__What the task asks__. Two lines mark the range in the entries below: the one holding "- design area is lower by 0.58%" and the one holding "-export SETUP_SLACK_MARGIN = 1". Set down those two and all lines between them, exactly.

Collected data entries
-- Opening Marker --

What follows belongs to an exercise in optimizing a design on an open flow for small area, a short achievable clock period and few clock cycles per item; a production flow would make more cautious choices.
Only simulation tests tie the RTL to the original design; equivalence was not proved.

==> flow/design.v (excerpt) <==
module HitTest(
    input clk,
    input rst,
    input start,
    input rsel,
    input [15:0] x,
    input [15:0] y,
    input [15:0] notex,
    input [15:0] notey,
    input signed [15:0] indx,
    input signed [15:0] indy,
    output valJR,
    output valE,
    output valr,
    output valR,
    output reg ready
);
For scale: about 1800 cells after synthesis, roughly 110 I/O pins, ~18000 um2 of cells after synthesis.
==> flow/config.mk <==
export PLATFORM = sky130hd
export DESIGN_NAME = HitTest
export DESIGN_NICKNAME = HitTest
export VERILOG_FILES = /design/flow/design.v
export SDC_FILE = /design/flow/constraint.sdc
export NUM_CORES = 4
export LEC_CHECK = 0
export CAP_MARGIN = 20
export CORE_MARGIN = 2
export CORE_UTILIZATION = 70
export SETUP_SLACK_MARGIN = 2.5
export SLEW_MARGIN = 20
export SYNTH_HIERARCHICAL = 1
export SYNTH_MINIMUM_KEEP_SIZE = 0
==> flow/constraint.sdc <==
create_clock -name core_clock -period 10.0 [get_ports {clk}]
set_input_delay 2.0000 -clock core_clock [delete_from_list [all_inputs] [get_ports {clk}]]
set_output_delay 2.0000 -clock core_clock [all_outputs]
set_load 0.01 [all_outputs]
standard.sh (not shown) runs the stock make flow with config.mk's settings and CLKGATE_MAP_FILE= SYNTH_SCRIPT=/design/flow/synth_recipe.tcl, a recipe that flattens the netlist after the stock synthesis.
==> flow/flow/run.sh <==
#!/bin/bash
set -euo pipefail
B="BUFFER_PORTS_ARGS=-buffer_cell sky130_fd_sc_hd__buf_1"
R=orfs/results/sky130hd/HitTest/base
bash standard.sh "$B" floorplan > standard_floorplan.log 2>&1
cat > upsize.tcl <<EOT
read_liberty $FLOW_HOME/platforms/sky130hd/lib/sky130_fd_sc_hd__tt_025C_1v80.lib
read_db $R/2_floorplan.odb
set n 0
foreach inst [[ord::get_db_block] getInsts] {
  set name [\$inst getName]
  if {[[\$inst getMaster] getName] eq "sky130_fd_sc_hd__dfxtp_1" && [string match {n[ab][xy]*} \$name]} {
    replace_cell \$name sky130_fd_sc_hd__dfxtp_4
    incr n
  }
}
puts "upsized \$n registers"
write_db $R/2_floorplan.odb
EOT
openroad -no_init -exit upsize.tcl > upsize.log 2>&1
bash standard.sh "$B" finish > standard_finish.log 2>&1
Testbench counts at the start, summed over its fixed seeds: cycles 16,000, items 16,000.
==> next run, changes <==
--- a/flow/flow/run.sh
+++ b/flow/flow/run.sh
@@ -12,3 +12,3 @@
   if {[[\$inst getMaster] getName] eq "sky130_fd_sc_hd__dfxtp_1" && [string match {n[ab][xy]*} \$name]} {
-    replace_cell \$name sky130_fd_sc_hd__dfxtp_4
+    replace_cell \$name sky130_fd_sc_hd__dfxtp_2
     incr n
- CORE_UTILIZATION: 70 -> 60
Result:
- global-route usage is lower by 3.8 points
- worst hold slack degrades by 0.0090 ns
- worst setup slack degrades by 0.25 ns
- wire length is higher by about 1.8%
- design area is lower by 0.58%
- first-iteration DRC count is lower by about 22%
- die area came out higher by about 16%

* * *

Another version of the RTL of HitTest (not shown whole).
For scale: about 1800 cells after synthesis, ~70 flip-flops, ~0.019 sq mm of cells after synthesis.
==> flow/config.mk <==
export PLATFORM = sky130hd
export DESIGN_NAME = HitTest
export DESIGN_NICKNAME = HitTest
export VERILOG_FILES = /design/flow/design.v
export SDC_FILE = /design/flow/constraint.sdc
export NUM_CORES = 4
export LEC_CHECK = 0
export CAP_MARGIN = 20
export CORE_MARGIN = 2
export CORE_UTILIZATION = 40
export SETUP_SLACK_MARGIN = 3
export SLEW_MARGIN = 20
export SYNTH_HIERARCHICAL = 1
export SYNTH_MINIMUM_KEEP_SIZE = 0
==> flow/constraint.sdc <==
create_clock -name core_clock -period 10.0 [get_ports {clk}]
set_input_delay 2.0000 -clock core_clock [delete_from_list [all_inputs] [get_ports {clk}]]
set_output_delay 2.0000 -clock core_clock [all_outputs]
set_load 0.01 [all_outputs]
run.sh (not shown) runs the stock make flow with config.mk's settings and CLKGATE_MAP_FILE= SYNTH_SCRIPT=/design/flow/synth_recipe.tcl, a recipe that flattens the netlist after the stock synthesis.
Stock flow here: none of the scripts above is used.
The starting point passed the timing, design-rule and antenna checks.
Testbench counts at the start, summed over its fixed seeds: cycles 16,000, items 16,000.
Then changed:
--- a/flow/config.mk
+++ b/flow/config.mk
@@ -9,5 +9,5 @@
 export CORE_MARGIN = 2
 export CORE_UTILIZATION = 40
-export SETUP_SLACK_MARGIN = 3
+export SETUP_SLACK_MARGIN = 1
 export SLEW_MARGIN = 20
 export SYNTH_HIERARCHICAL = 1
What happened: Fmax goes down by 11%. Count of clock-buffer cells in the layout is lower by 1. Hold slack gains 0.095 ns. Global-route usage decreases by 0.46 points. Cell area drops by 4.0%. Worst setup slack loses 0.99 ns. Die area is unchanged. Utilization went down by 1.8 points.
Then changed:
--- a/flow/config.mk
+++ b/flow/config.mk
@@ -8,6 +8,6 @@
 export CAP_MARGIN = 20
 export CORE_MARGIN = 2
-export CORE_UTILIZATION = 40
-export SETUP_SLACK_MARGIN = 1
+export CORE_UTILIZATION = 60
+export SETUP_SLACK_MARGIN = 2.5
 export SLEW_MARGIN = 20
 export SYNTH_HIERARCHICAL = 1
Outcome: The new run ran to the end with no violations; maximum frequency goes up by 14%; synthesized cell count does not change.

-- port drivers added, routing unchanged --
The flow's constraints put no driver on any port. The routed layouts listed below were extracted and timed again, unchanged, in two steps. Step 1 assumes that a clkbuf_16 drives the clock port and a buf_2 every other input. Step 2 times the ports against the registers' clock, not the clock port: input delays grow and output delays shrink by t, the midpoint of the rising clock arrivals with the driver on. Slacks: no drivers / after step 1 / after step 2; pairs: no drivers / after step 1.
| run | t (ns) | setup slack, ns | pins driven straight from the clock port |
|---|---|---|---|
| the first run of note 1 | 0.369 | 2.980 / 2.944 / 3.313 | 1 |
| the second run of note 1 | 0.382 | 2.731 / 2.688 / 3.069 | 1 |
| the first run of note 2 | 0.415 | 2.317 / 2.266 / 2.681 | 1 |
| the second run of note 2 | 0.396 | 1.331 / 1.283 / 1.678 | 1 |
| the third run of note 2 | 0.381 | 2.392 / 2.349 / 2.408 | 1 |
After both steps setup and hold are still met in every run listed.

-- Closing Marker --

__Response to the task__.
- design area is lower by 0.58%
- first-iteration DRC count is lower by about 22%
- die area came out higher by about 16%

* * *

Another version of the RTL of HitTest (not shown whole).
For scale: about 1800 cells after synthesis, ~70 flip-flops, ~0.019 sq mm of cells after synthesis.
==> flow/config.mk <==
export PLATFORM = sky130hd
export DESIGN_NAME = HitTest
export DESIGN_NICKNAME = HitTest
export VERILOG_FILES = /design/flow/design.v
export SDC_FILE = /design/flow/constraint.sdc
export NUM_CORES = 4
export LEC_CHECK = 0
export CAP_MARGIN = 20
export CORE_MARGIN = 2
export CORE_UTILIZATION = 40
export SETUP_SLACK_MARGIN = 3
export SLEW_MARGIN = 20
export SYNTH_HIERARCHICAL = 1
export SYNTH_MINIMUM_KEEP_SIZE = 0
==> flow/constraint.sdc <==
create_clock -name core_clock -period 10.0 [get_ports {clk}]
set_input_delay 2.0000 -clock core_clock [delete_from_list [all_inputs] [get_ports {clk}]]
set_output_delay 2.0000 -clock core_clock [all_outputs]
set_load 0.01 [all_outputs]
run.sh (not shown) runs the stock make flow with config.mk's settings and CLKGATE_MAP_FILE= SYNTH_SCRIPT=/design/flow/synth_recipe.tcl, a recipe that flattens the netlist after the stock synthesis.
Stock flow here: none of the scripts above is used.
The starting point passed the timing, design-rule and antenna checks.
Testbench counts at the start, summed over its fixed seeds: cycles 16,000, items 16,000.
Then changed:
--- a/flow/config.mk
+++ b/flow/config.mk
@@ -9,5 +9,5 @@
 export CORE_MARGIN = 2
 export CORE_UTILIZATION = 40
-export SETUP_SLACK_MARGIN = 3
+export SETUP_SLACK_MARGIN = 1
 export SLEW_MARGIN = 20
 export SYNTH_HIERARCHICAL = 1
What happened: Fmax goes down by 11%. Count of clock-buffer cells in the layout is lower by 1. Hold slack gains 0.095 ns. Global-route usage decreases by 0.46 points. Cell area drops by 4.0%. Worst setup slack loses 0.99 ns. Die area is unchanged. Utilization went down by 1.8 points.
Then changed:
--- a/flow/config.mk
+++ b/flow/config.mk
@@ -8,6 +8,6 @@
 export CAP_MARGIN = 20
 export CORE_MARGIN = 2
-export CORE_UTILIZATION = 40
-export SETUP_SLACK_MARGIN = 1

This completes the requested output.